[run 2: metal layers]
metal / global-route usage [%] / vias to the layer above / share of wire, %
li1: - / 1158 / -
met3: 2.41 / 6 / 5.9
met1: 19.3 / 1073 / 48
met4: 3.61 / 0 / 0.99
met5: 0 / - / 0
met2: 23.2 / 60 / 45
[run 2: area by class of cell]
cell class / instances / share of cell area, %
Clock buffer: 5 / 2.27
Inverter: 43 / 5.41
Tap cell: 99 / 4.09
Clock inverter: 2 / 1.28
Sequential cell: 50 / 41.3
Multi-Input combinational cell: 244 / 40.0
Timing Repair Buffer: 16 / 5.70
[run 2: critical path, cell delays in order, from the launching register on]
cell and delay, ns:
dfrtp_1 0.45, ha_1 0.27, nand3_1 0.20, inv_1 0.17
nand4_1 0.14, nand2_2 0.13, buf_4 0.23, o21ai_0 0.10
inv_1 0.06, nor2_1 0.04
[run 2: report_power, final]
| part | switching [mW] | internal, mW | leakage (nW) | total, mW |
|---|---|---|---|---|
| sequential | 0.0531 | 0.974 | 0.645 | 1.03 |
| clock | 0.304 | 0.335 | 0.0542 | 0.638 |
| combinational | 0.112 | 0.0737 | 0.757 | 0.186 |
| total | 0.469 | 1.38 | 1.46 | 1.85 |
## src/rtl/ulst_defines.vh

```
`ifndef ULST_DEFINES_VH
`define ULST_DEFINES_VH

// Configuration dword addresses
`define ULST_LEGACY_DW      8'hc0
`define ULST_RESUME_DW      8'hc4
`define ULST_POLICY_DW      8'hc8
// Byte offsets of the narrow registers
`define ULST_RESUME_OFS     8'hc4
`define ULST_POLICY_OFS     8'hc8
`define ULST_CONFIG_ONE_OFS 8'hca
`define ULST_LANE_CFG1      2'h2

// Legacy trap control fields
`define ULST_LEG_RESET      16'h2000
`define ULST_LEG_WMASK      16'h20bf
`define ULST_LEG_W1C        16'h8f00
`define ULST_LEG_WMASK_LO   8'hbf
`define ULST_B_RSVD         14
`define ULST_F_TRAP_STS     11:8
`define ULST_F_TRAP_EN      3:0
`define ULST_F_LOW_BYTE     7:0
`define ULST_F_CFG1_LANE    23:16
`define ULST_F_WAKE_EN      1:0
`define ULST_B_END_STS      15
`define ULST_B_PCI_IRQ_EN   13
`define ULST_B_USB_STS      12
`define ULST_B_CMDW_STS     11
`define ULST_B_CMDR_STS     10
`define ULST_B_DATW_STS     9
`define ULST_B_DATR_STS     8
`define ULST_B_END_EN       7
`define ULST_B_IN_PROG      6
`define ULST_B_PASS_EN      5
`define ULST_B_USB_EN       4

// Other registers
`define ULST_RESUME_RESET   8'h00
`define ULST_RESUME_WMASK   8'h03
`define ULST_POLICY_RESET   8'h00
`define ULST_POLICY_WMASK   8'h07
`define ULST_B_ALIGN_EN     2
`define ULST_B_HALT_MODE    1
`define ULST_B_STATIC_BM    0
`define ULST_CFG1_RESET     8'h00
`define ULST_CFG1_WMASK     8'h01
`define ULST_B_ARB_DIS      0

// Gate pass-through command bytes
`define ULST_GATE_CMD       8'hd1
`define ULST_GATE_END       8'hff
`define ULST_B_GATE_DATA    1

// Pass-through states
`define ULST_PS_IDLE        2'h0
`define ULST_PS_DATA        2'h1
`define ULST_PS_END         2'h2

`endif

```

## src/rtl/ulst_trap_config.v

```verilog
// Summary of operation
// [RULE1] Enable bit 13 gates controller PCI interrupt
// [RULE2] Bit 12 shows raw controller interrupt, read-only
// [RULE3] Port 64h write sets bit 11
// [RULE4] Port 64h read sets bit 10
// [RULE5] Port 60h write sets bit 9
// [RULE6] Port 60h read sets bit 8
// [RULE7] Write one clears status, all functions
// [RULE8] Bit 7 raises SMI after pass-through ends
// [RULE9] Bit 6 shows mid-sequence; disable clears it
// [RULE10] Gate sequence writes pass without status
// [RULE11] Bit 4 turns USB interrupt into SMI
// [RULE12] Enables 3..0 gate status 11..8 onto SMI
// [RULE13] Wake enables select monitored ports
// [RULE14] Alignment holds first frame for heartbeat
// [RULE15] Halted read value set by mode bit
// [RULE16] Policy 0: bus master from accesses
// [RULE17] Policy 1: bus master while not halted
// [RULE18] Arbitration disable orders DMA before target
// [RULE19] Enables ORed, status shared across functions
// [RULE20] Bit 15 set at pass-through end
// [RULE21] Reserved bits ignore writes, read zero
`timescale 1ns/1ps
`default_nettype none
`include "ulst_defines.vh"

module ulst_trap_config (
    input  wire        i_clk,
    input  wire        i_reset,
    // Configuration cycle port, dword addressed
    input  wire        i_cfg_wr,
    input  wire        i_cfg_rd,
    input  wire [7:0]  i_cfg_addr,
    input  wire [3:0]  i_cfg_be,
    input  wire [31:0] i_cfg_wdata,
    output reg  [31:0] o_cfg_rdata,
    output reg         o_cfg_rvalid,
    // Keyboard controller port cycles
    input  wire        i_kbc_access,
    input  wire        i_kbc_write,
    input  wire        i_kbc_cmd_port,
    input  wire [7:0]  i_kbc_wdata,
    output reg         o_address_line_gate,
    // Sharing with sibling functions
    input  wire [4:0]  i_peer_enable,
    input  wire [4:0]  i_peer_status_clear,
    output reg  [4:0]  o_local_enable,
    output reg  [4:0]  o_status_clear,
    // Controller interrupt and SMI
    input  wire        i_usb_irq,
    output reg         o_pci_irq,
    output reg         o_system_mgmt_interrupt,
    // Wake monitoring
    input  wire [1:0]  i_port_wake_event,
    output reg         o_wake_event,
    // Frame alignment and halted reporting
    input  wire        i_run,
    input  wire        i_heartbeat,
    input  wire        i_halted_raw,
    output reg         o_frame_start_enable,
    output reg         o_controller_halted,
    // Bus master status and arbitration
    input  wire        i_mem_access_active,
    input  wire        i_dma_read_pending,
    output reg         o_busmaster_status,
    output reg         o_target_completion_hold
);

    reg [15:0] legacy;
    reg [7:0]  usb_resume_port_enable;
    reg [7:0]  core_well_policy;
    reg [7:0]  host_config_one;
    reg [1:0]  pass_state;
    reg [1:0]  next_pass_state;
    reg        run_q;
    reg        align_wait;

    // Shared status bits in order: 15, 11, 10, 9, 8
    wire [4:0] sts_now = {legacy[`ULST_B_END_STS], legacy[`ULST_F_TRAP_STS]};
    // Local enables in order: 7, 3, 2, 1, 0
    wire [4:0] en_local = {legacy[`ULST_B_END_EN], legacy[`ULST_F_TRAP_EN]};
    wire [4:0] en_eff = en_local | i_peer_enable; // RULE19
    // Pass-through enable is local only, unlike the trap enables
    wire pass_en_eff = legacy[`ULST_B_PASS_EN];
    wire trap_smi = |(sts_now & en_eff); // RULE8 RULE12
    wire usb_smi = legacy[`ULST_B_USB_STS] & legacy[`ULST_B_USB_EN]; // RULE11
    reg  next_align_wait;

    wire dw_leg = i_cfg_wr && (i_cfg_addr == `ULST_LEGACY_DW);
    wire dw_res = i_cfg_wr && (i_cfg_addr == `ULST_RESUME_DW);
    wire dw_pol = i_cfg_wr && (i_cfg_addr == `ULST_POLICY_DW);

    function [15:0] be_mask16;
        input [1:0] be;
        begin
            be_mask16 = {{8{be[1]}}, {8{be[0]}}};
        end
    endfunction

    function [7:0] merge8;
        input [7:0] old;
        input [7:0] wd;
        input [7:0] wmask;
        input       en;
        begin
            merge8 = en ? ((old & ~wmask) | (wd & wmask)) : old;
        end
    endfunction

    wire [15:0] leg_bm = be_mask16(i_cfg_be[1:0]);
    wire [15:0] leg_w1c = dw_leg ? (i_cfg_wdata[15:0] & leg_bm & `ULST_LEG_W1C) : 16'h0000;
    wire [4:0]  clr_local = {leg_w1c[`ULST_B_END_STS], leg_w1c[`ULST_F_TRAP_STS]};
    wire [4:0]  clr_all = clr_local | i_peer_status_clear; // RULE7

    // Gate pass-through sequence: 64h<-D1, 60h<-data, 64h<-FF
    reg seq_write;
    reg seq_end;
    always @* begin
        next_pass_state = pass_state;
        seq_write = 1'b0;
        seq_end = 1'b0;
        if (!pass_en_eff) begin
            next_pass_state = `ULST_PS_IDLE; // RULE9
        end else if (i_kbc_access && i_kbc_write) begin
            case (pass_state)
                `ULST_PS_IDLE: begin
                    if (i_kbc_cmd_port && i_kbc_wdata == `ULST_GATE_CMD) begin
                        next_pass_state = `ULST_PS_DATA; // RULE10
                        seq_write = 1'b1;
                    end
                end
                `ULST_PS_DATA: begin
                    if (!i_kbc_cmd_port) begin
                        next_pass_state = `ULST_PS_END; // RULE10
                        seq_write = 1'b1;
                    end else begin
                        next_pass_state = `ULST_PS_IDLE;
                    end
                end
                `ULST_PS_END: begin
                    next_pass_state = `ULST_PS_IDLE;
                    if (i_kbc_cmd_port && i_kbc_wdata == `ULST_GATE_END) begin
                        seq_write = 1'b1; // RULE10
                        seq_end = 1'b1;
                    end
                end
                default: begin
                    next_pass_state = `ULST_PS_IDLE;
                end
            endcase
        end else if (i_kbc_access && pass_state != `ULST_PS_IDLE) begin
            // A stray read breaks the sequence and is trapped normally
            next_pass_state = `ULST_PS_IDLE;
        end
    end

    // Trap events in order: end, 64h write, 64h read, 60h write, 60h read
    wire [4:0] set_ev;
    assign set_ev[4] = seq_end; // RULE20
    assign set_ev[3] = i_kbc_access & i_kbc_write & i_kbc_cmd_port & ~seq_write; // RULE3
    assign set_ev[2] = i_kbc_access & ~i_kbc_write & i_kbc_cmd_port; // RULE4
    assign set_ev[1] = i_kbc_access & i_kbc_write & ~i_kbc_cmd_port & ~seq_write; // RULE5
    assign set_ev[0] = i_kbc_access & ~i_kbc_write & ~i_kbc_cmd_port; // RULE6

    // Set wins over a clear in the same cycle
    wire [4:0] next_sts = set_ev | (sts_now & ~clr_all);

    // Legacy trap control register
    always @(posedge i_clk or posedge i_reset) begin
        if (i_reset) begin
            legacy <= `ULST_LEG_RESET; // RULE1
        end else begin
            if (dw_leg) begin
                legacy[`ULST_F_LOW_BYTE] <= merge8(legacy[`ULST_F_LOW_BYTE],
                                                   i_cfg_wdata[`ULST_F_LOW_BYTE],
                                                   `ULST_LEG_WMASK_LO, i_cfg_be[0]); // RULE21
                legacy[`ULST_B_PCI_IRQ_EN] <= i_cfg_be[1] ?
                    i_cfg_wdata[`ULST_B_PCI_IRQ_EN] : legacy[`ULST_B_PCI_IRQ_EN];
            end
            legacy[`ULST_B_IN_PROG] <= (next_pass_state != `ULST_PS_IDLE); // RULE9
            legacy[`ULST_B_USB_STS] <= i_usb_irq; // RULE2
            legacy[`ULST_B_END_STS] <= next_sts[4];
            legacy[`ULST_F_TRAP_STS] <= next_sts[3:0];
            legacy[`ULST_B_RSVD] <= 1'b0;
        end
    end

    // Sequence state and the clear pulse handed to siblings
    always @(posedge i_clk or posedge i_reset) begin
        if (i_reset) begin
            pass_state <= `ULST_PS_IDLE;
            o_status_clear <= 5'h00;
        end else begin
            pass_state <= next_pass_state;
            o_status_clear <= clr_local; // RULE7
        end
    end

    // Narrow registers; reserved bits masked off
    always @(posedge i_clk or posedge i_reset) begin
        if (i_reset) begin
            usb_resume_port_enable <= `ULST_RESUME_RESET;
            core_well_policy <= `ULST_POLICY_RESET;
            host_config_one <= `ULST_CFG1_RESET;
        end else begin
            usb_resume_port_enable <= merge8(usb_resume_port_enable,
                                             i_cfg_wdata[`ULST_F_LOW_BYTE],
                                             `ULST_RESUME_WMASK, dw_res & i_cfg_be[0]); // RULE21
            core_well_policy <= merge8(core_well_policy,
                                       i_cfg_wdata[`ULST_F_LOW_BYTE],
                                       `ULST_POLICY_WMASK, dw_pol & i_cfg_be[0]);
            host_config_one <= merge8(host_config_one,
                                      i_cfg_wdata[`ULST_F_CFG1_LANE],
                                      `ULST_CFG1_WMASK, dw_pol & i_cfg_be[`ULST_LANE_CFG1]);
        end
    end

    // Outputs use the next wait value, so the first
    // run cycle cannot leak a frame start
    always @* begin
        next_align_wait = align_wait;
        if (!i_run || i_heartbeat) begin
            next_align_wait = 1'b0;
        end else if (!run_q && core_well_policy[`ULST_B_ALIGN_EN]) begin
            next_align_wait = 1'b1; // RULE14
        end
    end

    always @(posedge i_clk or posedge i_reset) begin
        if (i_reset) begin
            run_q <= 1'b0;
            align_wait <= 1'b0;
        end else begin
            run_q <= i_run;
            align_wait <= next_align_wait;
        end
    end

    // Read strobe echoed one cycle later with its data
    always @(posedge i_clk or posedge i_reset) begin
        if (i_reset) begin
            o_cfg_rvalid <= 1'b0;
        end else begin
            o_cfg_rvalid <= i_cfg_rd;
        end
    end

    always @(posedge i_clk or posedge i_reset) begin
        if (i_reset) begin
            o_cfg_rdata <= 32'h00000000;
        end else if (i_cfg_rd) begin
            case (i_cfg_addr)
                `ULST_LEGACY_DW: o_cfg_rdata <= {16'h0000, legacy};
                `ULST_RESUME_DW: o_cfg_rdata <= {24'h000000, usb_resume_port_enable};
                `ULST_POLICY_DW: o_cfg_rdata <= {8'h00, host_config_one,
                                                 8'h00, core_well_policy};
                default:         o_cfg_rdata <= 32'h00000000; // RULE21
            endcase
        end
    end

    // Gate level follows only an accepted data byte
    always @(posedge i_clk or posedge i_reset) begin
        if (i_reset) begin
            o_address_line_gate <= 1'b0;
        end else if (seq_write && pass_state == `ULST_PS_DATA) begin
            o_address_line_gate <= i_kbc_wdata[`ULST_B_GATE_DATA]; // RULE10
        end
    end

    // Same bit order as the peer input, so siblings can OR
    always @(posedge i_clk or posedge i_reset) begin
        if (i_reset) begin
            o_local_enable <= 5'h00;
        end else begin
            o_local_enable <= en_local; // RULE19
        end
    end

    // Controller interrupt
    always @(posedge i_clk or posedge i_reset) begin
        if (i_reset) begin
            o_pci_irq <= 1'b0;
        end else begin
            o_pci_irq <= i_usb_irq & legacy[`ULST_B_PCI_IRQ_EN]; // RULE1
        end
    end

    // System management interrupt
    always @(posedge i_clk or posedge i_reset) begin
        if (i_reset) begin
            o_system_mgmt_interrupt <= 1'b0;
        end else begin
            o_system_mgmt_interrupt <= trap_smi | usb_smi; // RULE8 RULE11 RULE12
        end
    end

    // Wake monitoring
    always @(posedge i_clk or posedge i_reset) begin
        if (i_reset) begin
            o_wake_event <= 1'b0;
        end else begin
            o_wake_event <= |(i_port_wake_event & usb_resume_port_enable[`ULST_F_WAKE_EN]); // RULE13
        end
    end

    // Frame start
    always @(posedge i_clk or posedge i_reset) begin
        if (i_reset) begin
            o_frame_start_enable <= 1'b0;
        end else begin
            o_frame_start_enable <= i_run & ~next_align_wait; // RULE14
        end
    end

    // Halted value seen by software
    always @(posedge i_clk or posedge i_reset) begin
        if (i_reset) begin
            o_controller_halted <= 1'b1;
        end else if (next_align_wait) begin
            o_controller_halted <= ~core_well_policy[`ULST_B_HALT_MODE]; // RULE15
        end else begin
            o_controller_halted <= i_halted_raw;
        end
    end

    // Bus master status policy
    always @(posedge i_clk or posedge i_reset) begin
        if (i_reset) begin
            o_busmaster_status <= 1'b0;
        end else if (core_well_policy[`ULST_B_STATIC_BM]) begin
            o_busmaster_status <= ~i_halted_raw; // RULE17
        end else begin
            o_busmaster_status <= i_mem_access_active; // RULE16
        end
    end

    // Arbitration hold
    always @(posedge i_clk or posedge i_reset) begin
        if (i_reset) begin
            o_target_completion_hold <= 1'b0;
        end else begin
            o_target_completion_hold <= host_config_one[`ULST_B_ARB_DIS] & i_dma_read_pending; // RULE18
        end
    end

endmodule // ulst_trap_config
`default_nettype wire

```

******

- [What the task requires]: When a line among the entries above contains "from", copy it.

- [Finished task]:
[run 2: critical path, cell delays in order, from the launching register on]
// [RULE16] Policy 0: bus master from accesses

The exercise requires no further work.